Russell and Hawn's infant son Wyatt makes his debut as a baby in a golf course.

==Production==
Principal photography of Overboard largely took place at Raleigh Studios in Los Angeles, as well as Fort Bragg and Mendocino, California, with additional photography in Newport, Oregon.

==Release==
===Box office===
The film made $1.9 million in its first weekend, $2.9 million in its second (+34%), and $3.9 million in its third (+54%), totaling $26.7 million by the end of its run.

===Critical response===
On the review aggregator website Rotten Tomatoes, the film holds an approval rating of 46% based on 35 reviews, with an average rating of 5.2/10. The website's critics consensus reads, "Goldie Hawn and Kurt Russell's comedic chops elevate waterlogged material, but not even their buoyant chemistry can keep Overboards creepy concept afloat." On Metacritic, which assigns a weighted average score out of 100 to reviews from mainstream critics, the film received an average score of 53, based on 13 critics, indicating "mixed or average" reviews. Audiences polled by CinemaScore gave the film an average grade of "A−" on an A+ to F scale.

Variety praised Hawn's performance, but called the film "an uninspiring, unsophisticated attempt at an updated screwball comedy that is brought down by plodding script and a handful of too broadly drawn characters." Rita Kempley of The Washington Post called it "a deeply banal farce" with "one-dimensional characters, a good long look at her buttocks and lots of pathetic sex jokes." Roger Ebert rated the film three out of four stars; while calling it predictable, he wrote: "the things that make it special, however, are the genuine charm, wit and warm energy generated by the entire cast and director Garry Marshall." Michael Wilmington of the Los Angeles Times wrote: "The film tries to mix the two 1930s movie comedy strains: screwball romance and populist fable. But there's something nerveless and thin about it. Hawn and Russell are good, but their scenes together have a calculated spontaneity—overcute, obvious."
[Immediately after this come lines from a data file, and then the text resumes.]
**src/rtl/button_conditioner_pkg.sv**
```systemverilog
// button_conditioner_pkg: shared channel state type and 50 MHz default timings
package button_conditioner_pkg;
  typedef enum logic [1:0] {RELEASED, PRESS_PEND, PRESSED, RELEASE_PEND} btn_state_t;
  localparam int DEF_DEBOUNCE_CYCLES = 1_000_000;
  localparam int DEF_REPEAT_DELAY_CYCLES = 25_000_000;
  localparam int DEF_REPEAT_RATE_CYCLES = 5_000_000;
  localparam bit DEF_ACTIVE_LOW = 1'b1;
  function automatic int max_int(input int a, input int b);
    return a > b ? a : b;
  endfunction
endpackage

```
**src/rtl/button_conditioner_if.sv**
```systemverilog
// button_conditioner_if: pad inputs and conditioned button outputs
interface button_conditioner_if #(parameter int N_BTN = 4);
  logic [N_BTN-1:0] key_raw;
  logic [N_BTN-1:0] buttons_export;
  logic [N_BTN-1:0] press_pulse;
  logic [N_BTN-1:0] release_pulse;
  logic [N_BTN-1:0] repeat_pulse;
  modport master (output key_raw, input buttons_export, press_pulse, release_pulse, repeat_pulse);
  modport slave (input key_raw, output buttons_export, press_pulse, release_pulse, repeat_pulse);
endinterface

```
**src/rtl/button_conditioner_debounce_ch.sv**
```systemverilog
// btn_debounce_ch: one button channel (sync, debounce FSM, optional hold-to-repeat via BUTTON_CONDITIONER_REPEAT_EN)
module btn_debounce_ch
  import button_conditioner_pkg::*;
#(
  parameter int DEBOUNCE_CYCLES = DEF_DEBOUNCE_CYCLES,
  parameter int REPEAT_DELAY_CYCLES = DEF_REPEAT_DELAY_CYCLES,
  parameter int REPEAT_RATE_CYCLES = DEF_REPEAT_RATE_CYCLES
) (
  input  logic clk,
  input  logic rst,
  input  logic s_i,
  output logic level_o,
  output logic press_o,
  output logic release_o,
  output logic repeat_o
);
  localparam int CW = $clog2(DEBOUNCE_CYCLES + 1);
  localparam logic [CW-1:0] CNT_MAX = CW'(DEBOUNCE_CYCLES);
  if (DEBOUNCE_CYCLES < 2 || REPEAT_DELAY_CYCLES < 1 || REPEAT_RATE_CYCLES < 1) begin : g_bad_cfg
    $error("btn_debounce_ch: invalid cycle-count parameters");
  end
  logic [1:0] sync_q;
  btn_state_t state_q, state_d;
  logic [CW-1:0] cnt_q, cnt_d;
  logic press_q, press_d, release_q, release_d;
  logic s, lvl, pend, chg, done;
  assign s = sync_q[1];
  assign lvl = state_q inside {PRESSED, RELEASE_PEND};
  assign pend = state_q inside {PRESS_PEND, RELEASE_PEND};
  assign chg = s ^ lvl;
  assign done = pend && chg && cnt_q == CNT_MAX;
  // two-flop synchroniser; reset value is the released level
  always_ff @(posedge clk)
    if (rst) sync_q <= '0;
    else sync_q <= {sync_q[0], s_i};
  // debounce: a pending change must survive DEBOUNCE_CYCLES further samples before it is accepted
  always_comb begin
    state_d = !chg ? (lvl ? PRESSED : RELEASED) :
              done ? (lvl ? RELEASED : PRESSED) :
              !pend ? (lvl ? RELEASE_PEND : PRESS_PEND) : state_q;
    cnt_d = (!chg || done) ? '0 : pend ? cnt_q + CW'(1) : CW'(1);
    press_d = done && !lvl;
    release_d = done && lvl;
  end
  // channel state, debounce counter and event pulses
  always_ff @(posedge clk)
    if (rst) begin
      state_q <= RELEASED;
      cnt_q <= '0;
      press_q <= 1'b0;
      release_q <= 1'b0;
    end else begin
      state_q <= state_d;
      cnt_q <= cnt_d;
      press_q <= press_d;
      release_q <= release_d;
    end
  assign level_o = lvl;
  assign press_o = press_q;
  assign release_o = release_q;
`ifdef BUTTON_CONDITIONER_REPEAT_EN
  localparam int HW = $clog2(max_int(REPEAT_DELAY_CYCLES, REPEAT_RATE_CYCLES) + 1);
  logic [HW-1:0] hold_q, hold_d, hold_inc;
  logic started_q, started_d, rep_q, rep_d, running, due;
  // hold counter restarts on every entry to PRESSED and after each repeat; the release cycle wins over a due repeat
  always_comb begin
    running = lvl && !release_d && !(state_d == PRESSED && state_q != PRESSED);
    hold_inc = hold_q + HW'(1);
    due = hold_inc == (started_q ? HW'(REPEAT_RATE_CYCLES) : HW'(REPEAT_DELAY_CYCLES));
    rep_d = running && due;
    hold_d = (!running || due) ? '0 : hold_inc;
    started_d = running && (started_q || due);
  end
  // hold counter and repeat pulse registers
  always_ff @(posedge clk)
    if (rst) begin
      hold_q <= '0;
      started_q <= 1'b0;
      rep_q <= 1'b0;
    end else begin
      hold_q <= hold_d;
      started_q <= started_d;
      rep_q <= rep_d;
    end
  assign repeat_o = rep_q;
`else
  assign repeat_o = 1'b0;
`endif
endmodule

```
**src/rtl/button_conditioner.sv**
```systemverilog
// button_conditioner: per-button sync/debounce/edge pulses for the KEY pads (repeat via BUTTON_CONDITIONER_REPEAT_EN)
module button_conditioner
  import button_conditioner_pkg::*;
#(
  parameter int N_BTN = 4,
  parameter bit ACTIVE_LOW = DEF_ACTIVE_LOW,
  parameter int DEBOUNCE_CYCLES = DEF_DEBOUNCE_CYCLES,
  parameter int REPEAT_DELAY_CYCLES = DEF_REPEAT_DELAY_CYCLES,
  parameter int REPEAT_RATE_CYCLES = DEF_REPEAT_RATE_CYCLES
) (
  input logic clk_clk,
  input logic reset_reset,
  button_conditioner_if.slave io
);
  logic [N_BTN-1:0] s_raw, lvl, prs, rel, rep;
  assign s_raw = ACTIVE_LOW ? ~io.key_raw : io.key_raw;
  assign io.buttons_export = ACTIVE_LOW ? ~lvl : lvl;
  assign io.press_pulse = prs;
  assign io.release_pulse = rel;
  assign io.repeat_pulse = rep;
  for (genvar i = 0; i < N_BTN; i++) begin : g_ch
    btn_debounce_ch #(
      .DEBOUNCE_CYCLES(DEBOUNCE_CYCLES),
      .REPEAT_DELAY_CYCLES(REPEAT_DELAY_CYCLES),
      .REPEAT_RATE_CYCLES(REPEAT_RATE_CYCLES)
    ) u_ch (
      .clk(clk_clk),
      .rst(reset_reset),
      .s_i(s_raw[i]),
      .level_o(lvl[i]),
      .press_o(prs[i]),
      .release_o(rel[i]),
      .repeat_o(rep[i])
    );
  end
endmodule

```
**src/flat_wrapper.sv**
```systemverilog
// flat-port wrapper written by rule: the top's interface ports become plain ports
module button_conditioner_flat import button_conditioner_pkg::*;
#(
  parameter int N_BTN = 4,
  parameter bit ACTIVE_LOW = DEF_ACTIVE_LOW,
  parameter int DEBOUNCE_CYCLES = DEF_DEBOUNCE_CYCLES,
  parameter int REPEAT_DELAY_CYCLES = DEF_REPEAT_DELAY_CYCLES,
  parameter int REPEAT_RATE_CYCLES = DEF_REPEAT_RATE_CYCLES
)
  (clk_clk, reset_reset, io_key_raw, io_buttons_export, io_press_pulse, io_release_pulse, io_repeat_pulse);
  button_conditioner_if #(.N_BTN(N_BTN)) io_i ();
  input logic clk_clk;
  input logic reset_reset;
  input wire logic [$bits(io_i.key_raw)-1:0] io_key_raw;
  output wire logic [$bits(io_i.buttons_export)-1:0] io_buttons_export;
  output wire logic [$bits(io_i.press_pulse)-1:0] io_press_pulse;
  output wire logic [$bits(io_i.release_pulse)-1:0] io_release_pulse;
  output wire logic [$bits(io_i.repeat_pulse)-1:0] io_repeat_pulse;
  assign io_i.key_raw = io_key_raw;
  assign io_buttons_export = io_i.buttons_export;
  assign io_press_pulse = io_i.press_pulse;
  assign io_release_pulse = io_i.release_pulse;
  assign io_repeat_pulse = io_i.repeat_pulse;
  button_conditioner #(.N_BTN(N_BTN), .ACTIVE_LOW(ACTIVE_LOW), .DEBOUNCE_CYCLES(DEBOUNCE_CYCLES), .REPEAT_DELAY_CYCLES(REPEAT_DELAY_CYCLES), .REPEAT_RATE_CYCLES(REPEAT_RATE_CYCLES)) u_core (.clk_clk(clk_clk), .reset_reset(reset_reset), .io(io_i));
endmodule
```
**config.mk**
```make
export PLATFORM = sky130hd
export DESIGN_NAME = button_conditioner_flat
export DESIGN_NICKNAME = d
export VERILOG_FILES = /design/src/rtl/button_conditioner_pkg.sv /design/src/rtl/button_conditioner_if.sv /design/src/rtl/button_conditioner_debounce_ch.sv /design/src/rtl/button_conditioner.sv /design/src/flat_wrapper.sv
export SDC_FILE = /design/constraint.sdc
export NUM_CORES = 1
export LEC_CHECK = 0
export ABC_AREA = 1
export CORE_MARGIN = 8
export CORE_UTILIZATION = 60
export DETAILED_ROUTE_END_ITERATION = 7
export PLACE_DENSITY_LB_ADDON = 0.2
export SLEW_MARGIN = 20
export SYNTH_ARGS = -nofsm -noshare
export SYNTH_HDL_FRONTEND = slang
export SYNTH_SLANG_ARGS = --single-unit
```
**constraint.sdc**
```tcl
create_clock -name clk_clk -period 1.72 [get_ports clk_clk]
set_clock_uncertainty 0.1 [all_clocks]
set_input_delay 0.258 -clock clk_clk [delete_from_list [all_inputs] [get_ports clk_clk]]
set_output_delay 0.258 -clock clk_clk [all_outputs]
set_load 0.02 [all_outputs]
```
==> results of run 1 <==
==> through the flow <==
step / power, W / area (um2) / worst slack, ps
final: 0.00426 / 5890 / 72.0
after global routing: 0.00441 / 5890 / 6.39
after CTS: 0.00430 / 5860 / 18.5
after detailed placement: 0.00255 / 5630 / 46.0
after global placement: 0.00255 / 5630 / 97.4
after floorplan: 0.00253 / 5440 / 276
The film is considered a classic by some.

===Home media===
CBS/Fox Video released Overboard on VHS in North America in 1988. In Canada, it was among the top 10 video rentals in the country in July of that year. MGM Home Entertainment first released a DVD edition of the film in 1999. A Blu-ray was released by MGM in 2009.

In 2021, Severin Films reissued the film on DVD and Blu-ray from a new 2K master.

==Remakes==
A reimagined film of the same name, starring Anna Faris and Eugenio Derbez, was released on May 4, 2018. The main roles are reversed from the 1987 original. Derbez portrays a wealthy man who falls off of his yacht and is found by Faris' character, a single mother who convinces him that he is her husband.

It has been loosely adaptated in India into the 1992 Hindi film Ek Ladka Ek Ladki, directed by Vijay Sadanah and starring Salman Khan and Neelam Kothari and the 1997 Malayalam film Mayaponman.

The 2006 South Korean television show Couple or Trouble, starring Han Ye-seul and Oh Ji-ho and directed by Kim Sang Ho, is also a loose adaptation of the film.

The 2012 Swiss film Liebe und Andere Unfälle is another loose adaptation of the film. The 2013 Russian miniseries Wife Rented (Zhena naprokat, Жена напрокат) is also a loose adaptation of the film.

There's also an Egyptian uncredited remake titled Mecanica (ميكانيكا) starring Nelli and Youcef Mansour.